The dean also reminded students that while government and nonprofit jobs certainly present viable career paths for them, there are possibilities across the economy. The business world, he said, values the critical thinking skills that every student and alumni in the room honed as a CLA student.
Backing this up, Sharon Taylor, CLA '76, did a little myth-busting about how to launch a successful business career. Taylor, formerly Prudential Financial's SVP of Human Resources, once thought attending business school was the only way to go. At the urging of her father, an entrepreneur and former marine, Taylor started college at Temple University's Fox School of Business. But business school didn't click for Taylor, so she made a change. Looking back with a laugh, she said her father audibly gasped when he found out his daughter had switched to CLA so she could become a Spanish major.

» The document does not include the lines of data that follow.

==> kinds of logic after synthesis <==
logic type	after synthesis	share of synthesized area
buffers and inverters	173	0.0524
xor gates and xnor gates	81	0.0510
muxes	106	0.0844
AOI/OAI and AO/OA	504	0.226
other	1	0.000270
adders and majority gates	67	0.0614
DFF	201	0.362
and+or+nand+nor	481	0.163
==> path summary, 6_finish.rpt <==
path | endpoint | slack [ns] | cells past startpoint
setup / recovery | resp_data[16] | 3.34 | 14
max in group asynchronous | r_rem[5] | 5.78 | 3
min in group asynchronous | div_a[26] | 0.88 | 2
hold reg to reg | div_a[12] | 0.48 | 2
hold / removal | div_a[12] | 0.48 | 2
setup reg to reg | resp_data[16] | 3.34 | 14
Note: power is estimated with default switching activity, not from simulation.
<file path="config.mk">
export PLATFORM = sky130hd
export DESIGN_NAME = unpool
export DESIGN_NICKNAME = d
export VERILOG_FILES = /design/src/rtl/unpool_pkg.sv /design/src/rtl/unpool_buf.sv /design/src/rtl/unpool.sv
export SDC_FILE = /design/constraint.sdc
export NUM_CORES = 2
export LEC_CHECK = 0
export ABC_AREA = 1
export CORE_MARGIN = 1
export CORE_UTILIZATION = 25
export DETAILED_ROUTE_END_ITERATION = 10
export PLACE_DENSITY = 0.52
export SETUP_SLACK_MARGIN = 0.1
export SYNTH_ARGS = -nofsm -noshare
export SYNTH_HDL_FRONTEND = slang
export SYNTH_SLANG_ARGS = --single-unit
</file>
<file path="constraint.sdc">
create_clock -name clock -period 22.2 [get_ports clock]
set_input_delay 4.44 -clock clock [delete_from_list [all_inputs] [get_ports clock]]
set_output_delay 4.44 -clock clock [all_outputs]
set_load 0.01 [all_outputs]
</file>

"I want to pursue something that I really, really love and enjoy, and don't worry—I'll get a job," she recalled telling her father. "I'll be able to leverage my liberal arts background to take a broader range of courses to charter my way when I get out."
To her father's surprise, Taylor was right. Despite having no background in IT, she began her career in the field when an employer found that her liberal arts skills like problem-solving and relationship building were sorely lacking in its company. Taylor urged students to leverage these very skills themselves to show employers how they can "fill in the gaps" in their businesses.
John Ewell, CLA '87, shared a similar story of thriving in the business world despite having no formal business training. The co-founder and former CEO of Prism Engineering, Ewell explained that he too was first attracted to business school as a teen before switching to CLA to become a Political Science major.
"Written and oral communications skills have never been more important in business," proclaimed Ewell.
He said these skills—along with complex problem-solving, leadership and critical thinking—are gleaned through a liberal arts education thanks to its focus on well-rounded reading assignments, term papers and applied global knowledge.
Ewell also touched on the importance of accepting that everyone fails sometimes, so those failures should be taken as learning experiences. It was an inspiring message, one that's really taken hold here in Temple's home of Philadelphia. After all, even former Philadelphia Eagles quarterback Nick Foles urged people to not be afraid to fail after he was named Super Bowl LII MVP last year.
At the Mazur event, Sharon Taylor picked up on this same thread before freeing the gathered students to network with any alumni whose experiences lined up with their career goals.
"I am a living example not only of what a liberal arts degree can do for someone," she concluded, "but of how you pick yourself up from failure."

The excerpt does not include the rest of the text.